Vanishing ink Removing unwanted tattoos is a growth industry
PITTSBURGH – As long as there have been buyers, there has been buyer’s remorse.
And that remorse can be particularly acute when it’s engraved on your arm, leg or any other part of your body. It’s there to remind you all day, every day.
That’s the thing about tattoos. What can seem cool, fun, fashionable or rebellious at age 18 can seem dated or wildly inappropriate by the time you’re 28 and wanting to leap on the corporate fast track, or 38 when you’re feeding a mortgage and a preschooler and hoping for a promotion.

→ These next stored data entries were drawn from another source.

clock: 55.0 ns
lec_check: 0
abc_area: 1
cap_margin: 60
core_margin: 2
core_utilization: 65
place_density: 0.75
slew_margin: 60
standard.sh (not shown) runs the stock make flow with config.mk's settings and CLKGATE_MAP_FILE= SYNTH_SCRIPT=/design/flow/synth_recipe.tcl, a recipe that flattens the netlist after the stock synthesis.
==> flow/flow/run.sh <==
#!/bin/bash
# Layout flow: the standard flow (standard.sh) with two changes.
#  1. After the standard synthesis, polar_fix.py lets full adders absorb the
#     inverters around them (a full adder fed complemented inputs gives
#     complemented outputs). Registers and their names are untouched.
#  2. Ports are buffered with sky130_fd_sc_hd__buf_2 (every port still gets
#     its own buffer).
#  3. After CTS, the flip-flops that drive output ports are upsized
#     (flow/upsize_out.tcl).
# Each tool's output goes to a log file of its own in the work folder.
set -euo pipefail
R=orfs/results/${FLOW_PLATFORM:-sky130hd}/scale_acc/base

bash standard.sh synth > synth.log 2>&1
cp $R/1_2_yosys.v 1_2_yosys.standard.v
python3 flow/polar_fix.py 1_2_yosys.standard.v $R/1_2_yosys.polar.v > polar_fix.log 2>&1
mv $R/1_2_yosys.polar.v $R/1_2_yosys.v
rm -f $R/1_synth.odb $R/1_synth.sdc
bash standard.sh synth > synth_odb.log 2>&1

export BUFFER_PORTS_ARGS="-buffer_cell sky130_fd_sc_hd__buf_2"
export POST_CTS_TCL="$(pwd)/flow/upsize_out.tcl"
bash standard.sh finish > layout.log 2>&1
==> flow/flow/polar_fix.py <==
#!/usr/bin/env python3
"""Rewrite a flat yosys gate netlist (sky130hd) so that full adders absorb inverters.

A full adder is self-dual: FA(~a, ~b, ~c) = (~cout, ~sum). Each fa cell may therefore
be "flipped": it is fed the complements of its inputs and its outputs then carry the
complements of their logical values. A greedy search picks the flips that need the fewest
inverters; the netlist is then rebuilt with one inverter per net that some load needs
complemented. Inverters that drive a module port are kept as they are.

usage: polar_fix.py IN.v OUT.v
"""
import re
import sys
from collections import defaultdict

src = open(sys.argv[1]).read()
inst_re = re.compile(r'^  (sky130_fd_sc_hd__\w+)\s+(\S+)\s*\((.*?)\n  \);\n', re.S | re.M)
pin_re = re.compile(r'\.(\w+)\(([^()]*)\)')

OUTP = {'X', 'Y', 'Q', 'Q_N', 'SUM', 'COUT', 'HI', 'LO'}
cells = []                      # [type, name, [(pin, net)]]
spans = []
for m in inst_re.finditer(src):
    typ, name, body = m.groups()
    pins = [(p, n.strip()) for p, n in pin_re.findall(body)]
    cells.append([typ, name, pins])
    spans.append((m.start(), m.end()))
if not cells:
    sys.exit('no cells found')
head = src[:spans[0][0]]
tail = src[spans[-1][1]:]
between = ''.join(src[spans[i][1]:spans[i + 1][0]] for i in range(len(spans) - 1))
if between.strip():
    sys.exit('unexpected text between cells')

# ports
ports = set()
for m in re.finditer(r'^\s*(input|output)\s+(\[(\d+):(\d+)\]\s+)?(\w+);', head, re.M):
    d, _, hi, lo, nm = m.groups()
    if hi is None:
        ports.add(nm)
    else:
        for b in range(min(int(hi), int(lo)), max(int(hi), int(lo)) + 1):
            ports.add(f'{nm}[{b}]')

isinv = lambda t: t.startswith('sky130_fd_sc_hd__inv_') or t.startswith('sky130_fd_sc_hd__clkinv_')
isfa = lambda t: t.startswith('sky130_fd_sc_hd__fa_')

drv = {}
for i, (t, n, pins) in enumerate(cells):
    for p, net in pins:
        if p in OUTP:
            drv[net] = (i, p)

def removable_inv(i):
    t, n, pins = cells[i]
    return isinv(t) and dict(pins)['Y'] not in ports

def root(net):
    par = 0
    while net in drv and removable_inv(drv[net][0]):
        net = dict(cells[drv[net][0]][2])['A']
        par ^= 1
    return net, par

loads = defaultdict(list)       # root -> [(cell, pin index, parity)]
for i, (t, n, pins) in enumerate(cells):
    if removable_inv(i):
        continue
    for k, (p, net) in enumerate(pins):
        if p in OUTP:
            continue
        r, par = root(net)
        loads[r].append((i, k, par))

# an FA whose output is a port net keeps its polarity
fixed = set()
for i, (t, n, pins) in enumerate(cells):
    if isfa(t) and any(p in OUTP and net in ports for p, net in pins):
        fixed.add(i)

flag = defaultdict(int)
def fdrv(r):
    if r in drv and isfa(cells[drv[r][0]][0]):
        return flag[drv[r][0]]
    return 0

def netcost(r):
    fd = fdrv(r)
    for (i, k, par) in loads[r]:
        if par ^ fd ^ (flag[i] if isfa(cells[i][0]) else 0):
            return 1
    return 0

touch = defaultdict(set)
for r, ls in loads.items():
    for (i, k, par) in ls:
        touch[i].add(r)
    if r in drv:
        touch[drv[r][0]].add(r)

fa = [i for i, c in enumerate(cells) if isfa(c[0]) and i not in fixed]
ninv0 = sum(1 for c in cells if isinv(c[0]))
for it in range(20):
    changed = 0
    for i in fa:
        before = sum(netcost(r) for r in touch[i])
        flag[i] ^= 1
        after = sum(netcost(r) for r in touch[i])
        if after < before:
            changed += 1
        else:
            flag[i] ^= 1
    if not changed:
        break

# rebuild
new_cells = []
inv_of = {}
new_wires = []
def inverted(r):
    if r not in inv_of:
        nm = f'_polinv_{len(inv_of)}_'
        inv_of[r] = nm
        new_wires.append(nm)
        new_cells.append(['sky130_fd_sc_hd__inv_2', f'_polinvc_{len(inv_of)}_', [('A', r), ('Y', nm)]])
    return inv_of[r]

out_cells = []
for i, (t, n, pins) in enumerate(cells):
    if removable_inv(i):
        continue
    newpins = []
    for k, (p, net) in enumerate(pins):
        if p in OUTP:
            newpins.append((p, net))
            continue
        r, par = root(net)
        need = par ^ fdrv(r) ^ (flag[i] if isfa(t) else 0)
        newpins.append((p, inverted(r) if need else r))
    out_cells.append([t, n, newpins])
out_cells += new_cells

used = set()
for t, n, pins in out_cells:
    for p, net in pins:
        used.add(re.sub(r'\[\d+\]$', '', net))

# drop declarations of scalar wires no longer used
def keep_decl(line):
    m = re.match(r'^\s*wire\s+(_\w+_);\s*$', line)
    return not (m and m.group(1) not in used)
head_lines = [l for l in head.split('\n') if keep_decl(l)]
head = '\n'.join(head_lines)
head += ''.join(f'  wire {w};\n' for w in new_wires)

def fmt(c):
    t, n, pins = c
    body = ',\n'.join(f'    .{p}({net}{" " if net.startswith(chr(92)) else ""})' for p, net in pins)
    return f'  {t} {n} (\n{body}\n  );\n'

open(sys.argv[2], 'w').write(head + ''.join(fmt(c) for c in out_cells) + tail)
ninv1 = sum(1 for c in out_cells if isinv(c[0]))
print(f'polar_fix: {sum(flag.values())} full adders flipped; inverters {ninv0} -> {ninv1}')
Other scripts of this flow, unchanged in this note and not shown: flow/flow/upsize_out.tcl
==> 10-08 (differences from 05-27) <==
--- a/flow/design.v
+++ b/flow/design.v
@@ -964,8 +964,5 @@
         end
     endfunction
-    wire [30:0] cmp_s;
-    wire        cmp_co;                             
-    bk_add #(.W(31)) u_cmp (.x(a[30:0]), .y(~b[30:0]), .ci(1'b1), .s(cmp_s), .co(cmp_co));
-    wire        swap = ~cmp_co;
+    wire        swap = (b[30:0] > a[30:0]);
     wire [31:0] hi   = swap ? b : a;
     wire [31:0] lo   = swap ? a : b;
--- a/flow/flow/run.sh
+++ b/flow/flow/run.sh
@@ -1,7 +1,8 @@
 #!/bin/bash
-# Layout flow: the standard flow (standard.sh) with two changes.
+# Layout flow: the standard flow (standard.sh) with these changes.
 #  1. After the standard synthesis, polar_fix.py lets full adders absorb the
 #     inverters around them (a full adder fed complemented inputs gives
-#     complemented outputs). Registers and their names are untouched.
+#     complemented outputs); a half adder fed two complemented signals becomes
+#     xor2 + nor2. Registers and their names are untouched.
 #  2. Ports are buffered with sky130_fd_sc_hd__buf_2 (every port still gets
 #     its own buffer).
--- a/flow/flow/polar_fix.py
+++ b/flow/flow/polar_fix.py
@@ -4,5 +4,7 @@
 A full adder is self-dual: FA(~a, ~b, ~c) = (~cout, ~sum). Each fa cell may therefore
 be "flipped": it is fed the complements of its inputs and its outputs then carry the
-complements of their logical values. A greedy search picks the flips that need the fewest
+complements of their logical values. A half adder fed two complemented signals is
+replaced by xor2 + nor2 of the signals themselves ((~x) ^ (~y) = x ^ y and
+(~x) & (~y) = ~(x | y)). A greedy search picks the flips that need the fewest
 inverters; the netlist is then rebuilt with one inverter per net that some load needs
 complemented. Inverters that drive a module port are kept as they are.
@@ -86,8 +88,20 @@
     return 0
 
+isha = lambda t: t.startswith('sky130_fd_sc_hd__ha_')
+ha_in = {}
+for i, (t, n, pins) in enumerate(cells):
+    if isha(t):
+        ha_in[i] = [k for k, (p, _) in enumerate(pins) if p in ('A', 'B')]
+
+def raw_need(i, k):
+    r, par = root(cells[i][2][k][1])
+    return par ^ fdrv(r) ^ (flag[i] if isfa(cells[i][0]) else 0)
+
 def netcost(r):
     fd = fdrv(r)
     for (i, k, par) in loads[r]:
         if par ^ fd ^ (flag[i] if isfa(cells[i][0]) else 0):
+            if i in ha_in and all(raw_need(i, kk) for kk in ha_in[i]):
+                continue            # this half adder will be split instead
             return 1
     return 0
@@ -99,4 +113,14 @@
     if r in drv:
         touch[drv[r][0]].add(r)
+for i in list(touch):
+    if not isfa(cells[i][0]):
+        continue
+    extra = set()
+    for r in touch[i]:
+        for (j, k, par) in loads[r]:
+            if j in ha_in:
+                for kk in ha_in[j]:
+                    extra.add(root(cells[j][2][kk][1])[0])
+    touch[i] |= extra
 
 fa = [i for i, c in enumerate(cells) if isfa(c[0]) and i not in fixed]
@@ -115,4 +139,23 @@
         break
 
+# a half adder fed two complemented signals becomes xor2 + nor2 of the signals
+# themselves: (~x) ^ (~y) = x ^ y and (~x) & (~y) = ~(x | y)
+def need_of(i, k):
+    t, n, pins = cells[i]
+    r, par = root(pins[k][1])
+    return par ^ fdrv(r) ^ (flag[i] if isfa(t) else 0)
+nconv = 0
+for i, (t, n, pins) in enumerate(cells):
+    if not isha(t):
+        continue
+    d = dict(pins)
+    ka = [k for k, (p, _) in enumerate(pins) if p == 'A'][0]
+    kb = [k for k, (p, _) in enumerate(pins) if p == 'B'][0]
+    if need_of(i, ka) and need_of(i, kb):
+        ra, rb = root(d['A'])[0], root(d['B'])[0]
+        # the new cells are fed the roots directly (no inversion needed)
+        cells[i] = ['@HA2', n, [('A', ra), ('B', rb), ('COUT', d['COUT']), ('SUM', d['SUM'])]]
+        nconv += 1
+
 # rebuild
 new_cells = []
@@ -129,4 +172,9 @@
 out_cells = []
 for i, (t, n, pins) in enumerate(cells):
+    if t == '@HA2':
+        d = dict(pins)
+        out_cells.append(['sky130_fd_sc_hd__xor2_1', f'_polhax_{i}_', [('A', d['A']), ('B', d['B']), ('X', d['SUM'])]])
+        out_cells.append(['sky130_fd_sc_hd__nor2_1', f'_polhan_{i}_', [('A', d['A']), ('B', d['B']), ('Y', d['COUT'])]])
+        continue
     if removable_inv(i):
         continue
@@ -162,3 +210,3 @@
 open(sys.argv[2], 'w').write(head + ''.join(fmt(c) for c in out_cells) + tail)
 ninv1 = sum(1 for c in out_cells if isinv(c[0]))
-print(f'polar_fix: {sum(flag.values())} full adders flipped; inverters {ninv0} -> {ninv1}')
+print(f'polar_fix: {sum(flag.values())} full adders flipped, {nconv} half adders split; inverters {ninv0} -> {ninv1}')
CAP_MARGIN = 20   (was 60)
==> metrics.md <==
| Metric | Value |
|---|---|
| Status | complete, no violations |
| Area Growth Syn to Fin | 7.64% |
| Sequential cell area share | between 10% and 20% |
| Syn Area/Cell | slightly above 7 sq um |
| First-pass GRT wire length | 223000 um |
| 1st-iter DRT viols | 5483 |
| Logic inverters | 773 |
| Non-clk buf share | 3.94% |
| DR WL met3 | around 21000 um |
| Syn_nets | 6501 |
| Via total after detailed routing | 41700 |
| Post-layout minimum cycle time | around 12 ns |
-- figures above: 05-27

Then, yes, there are the tattoos pledging everlasting love to someone whose phone number you’ve long forgotten, or the band whose compact discs have been vanquished to the thrift store or whose songs have been deleted from an iPod.
The explosion in the number of Americans getting tattoos – it’s estimated 20 percent of us now have them – has fueled a corresponding demand to get some of those tattoos removed. While not yet as ubiquitous as tattoo shops, tattoo removal emporiums are starting to turn up alongside them, ready to wipe unwanted tattoos from the epidermis and into memory.
The American Society for Dermatologic Surgery reported its members performed about 96,000 tattoo removals in 2013, and that was close to a 50 percent increase over the year before.
“Even from day to day or year to year, people change,” said Jamie Barnes, general manager for Invisible Ink, a tattoo removal store in Robinson Township, Allegheny County. She added that there’s “a huge void” in the marketplace for tattoo removal outlets. A burgeoning chain that also has stores in St. Louis, Minneapolis and Richmond, Va., Invisible Ink is following a blueprint that will see it add five new stores per year across the country for the forseeable future.
Because the creation of a tattoo involves injecting ink beneath the surface of the skin, removing tattoos used to involve skin being more or less sanded away, the application of acid that removes layers of skin or even skin grafts. Some of these treatments tended to be expensive and more than a little disagreeable. Now, getting a tattoo removed is typically done with lasers that zap away at an unwanted tattoo and break it up. Once the tattoo is shattered into small chunks, the ink is absorbed into the body and flushed away. As more of the ink is soaked up by the body, the more the tattoo fades away.
There’s a school in Houston, Texas, that has been established in order to teach the fundamentals of removing tattoos utilizing laser technology. According to its website, New Look Laser College, which claims it offers the first tattoo removal training program in the world, was established in 2007 and offers training on how to master the lasers that can erase tattoos. While no one at New Look Laser College responded to a phone call seeking comment, the school offers three levels of certification, has a curriculum that explores tattoo assessment, laser safety, clinic operation and marketing.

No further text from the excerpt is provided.